→ TO DO: Which lines in the entries below contain the string "launching"? Show each of them in full.

→ EXERCISE INPUTS:

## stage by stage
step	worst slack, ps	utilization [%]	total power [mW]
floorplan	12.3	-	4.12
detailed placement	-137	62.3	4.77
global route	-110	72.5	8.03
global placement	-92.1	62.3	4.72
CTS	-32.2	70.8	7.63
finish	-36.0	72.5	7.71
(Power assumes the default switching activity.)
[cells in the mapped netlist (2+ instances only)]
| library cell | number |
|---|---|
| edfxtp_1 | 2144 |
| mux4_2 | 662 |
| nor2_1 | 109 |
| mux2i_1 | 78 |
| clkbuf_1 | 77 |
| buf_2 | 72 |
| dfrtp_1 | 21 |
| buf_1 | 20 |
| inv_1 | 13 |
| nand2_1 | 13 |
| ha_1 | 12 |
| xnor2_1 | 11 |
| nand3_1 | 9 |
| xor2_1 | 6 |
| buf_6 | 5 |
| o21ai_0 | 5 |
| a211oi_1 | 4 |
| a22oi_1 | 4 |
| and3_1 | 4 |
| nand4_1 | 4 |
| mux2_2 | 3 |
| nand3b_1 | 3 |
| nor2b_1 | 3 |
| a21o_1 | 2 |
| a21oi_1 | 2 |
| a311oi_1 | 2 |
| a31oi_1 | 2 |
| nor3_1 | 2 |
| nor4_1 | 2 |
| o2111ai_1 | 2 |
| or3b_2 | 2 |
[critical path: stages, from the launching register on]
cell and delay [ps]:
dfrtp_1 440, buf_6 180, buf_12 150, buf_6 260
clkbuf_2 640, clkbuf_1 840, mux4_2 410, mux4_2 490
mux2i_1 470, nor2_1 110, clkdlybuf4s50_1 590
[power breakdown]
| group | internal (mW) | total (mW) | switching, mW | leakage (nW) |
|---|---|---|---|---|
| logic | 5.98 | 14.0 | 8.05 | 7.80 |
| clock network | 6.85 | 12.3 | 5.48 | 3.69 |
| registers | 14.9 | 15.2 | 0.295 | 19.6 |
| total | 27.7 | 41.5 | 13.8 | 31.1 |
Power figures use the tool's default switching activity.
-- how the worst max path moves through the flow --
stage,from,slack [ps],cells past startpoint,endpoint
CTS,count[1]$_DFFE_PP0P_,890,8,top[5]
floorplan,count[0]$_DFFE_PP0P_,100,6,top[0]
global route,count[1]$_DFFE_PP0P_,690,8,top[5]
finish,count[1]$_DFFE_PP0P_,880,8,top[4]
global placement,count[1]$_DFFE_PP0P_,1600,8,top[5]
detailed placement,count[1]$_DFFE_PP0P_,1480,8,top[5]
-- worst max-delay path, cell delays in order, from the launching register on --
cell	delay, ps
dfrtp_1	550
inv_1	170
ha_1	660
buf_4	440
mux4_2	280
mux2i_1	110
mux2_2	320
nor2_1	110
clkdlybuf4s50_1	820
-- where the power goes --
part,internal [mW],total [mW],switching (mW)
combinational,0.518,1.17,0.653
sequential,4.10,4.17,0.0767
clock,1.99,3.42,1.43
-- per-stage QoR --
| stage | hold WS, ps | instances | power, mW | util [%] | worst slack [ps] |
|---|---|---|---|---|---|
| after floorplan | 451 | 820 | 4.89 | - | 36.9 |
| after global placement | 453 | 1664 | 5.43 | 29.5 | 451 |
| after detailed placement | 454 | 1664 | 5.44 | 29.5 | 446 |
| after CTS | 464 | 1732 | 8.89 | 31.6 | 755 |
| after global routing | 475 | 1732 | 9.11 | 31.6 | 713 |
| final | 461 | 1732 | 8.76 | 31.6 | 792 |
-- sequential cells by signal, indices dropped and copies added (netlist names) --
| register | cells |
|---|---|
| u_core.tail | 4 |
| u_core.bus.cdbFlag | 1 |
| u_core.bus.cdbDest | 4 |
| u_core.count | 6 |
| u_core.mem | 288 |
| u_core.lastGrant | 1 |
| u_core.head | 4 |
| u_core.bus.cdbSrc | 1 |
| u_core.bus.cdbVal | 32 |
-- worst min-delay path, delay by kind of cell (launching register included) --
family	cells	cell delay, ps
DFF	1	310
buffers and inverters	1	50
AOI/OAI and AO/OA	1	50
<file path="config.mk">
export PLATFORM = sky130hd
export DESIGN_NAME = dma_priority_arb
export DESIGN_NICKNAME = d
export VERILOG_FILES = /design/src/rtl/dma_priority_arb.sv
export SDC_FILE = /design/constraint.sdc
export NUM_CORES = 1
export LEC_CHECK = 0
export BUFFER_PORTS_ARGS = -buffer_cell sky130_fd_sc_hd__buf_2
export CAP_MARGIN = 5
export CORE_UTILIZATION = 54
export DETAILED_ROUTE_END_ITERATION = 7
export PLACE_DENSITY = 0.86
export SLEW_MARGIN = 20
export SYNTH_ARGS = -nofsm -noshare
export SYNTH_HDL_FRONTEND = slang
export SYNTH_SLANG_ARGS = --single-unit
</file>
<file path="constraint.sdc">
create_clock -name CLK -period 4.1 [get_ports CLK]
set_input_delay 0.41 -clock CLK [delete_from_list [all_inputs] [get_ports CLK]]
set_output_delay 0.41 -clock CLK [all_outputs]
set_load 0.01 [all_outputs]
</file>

→ FINISHED EXERCISE:
[critical path: stages, from the launching register on]
-- worst max-delay path, cell delays in order, from the launching register on --
-- worst min-delay path, delay by kind of cell (launching register included) --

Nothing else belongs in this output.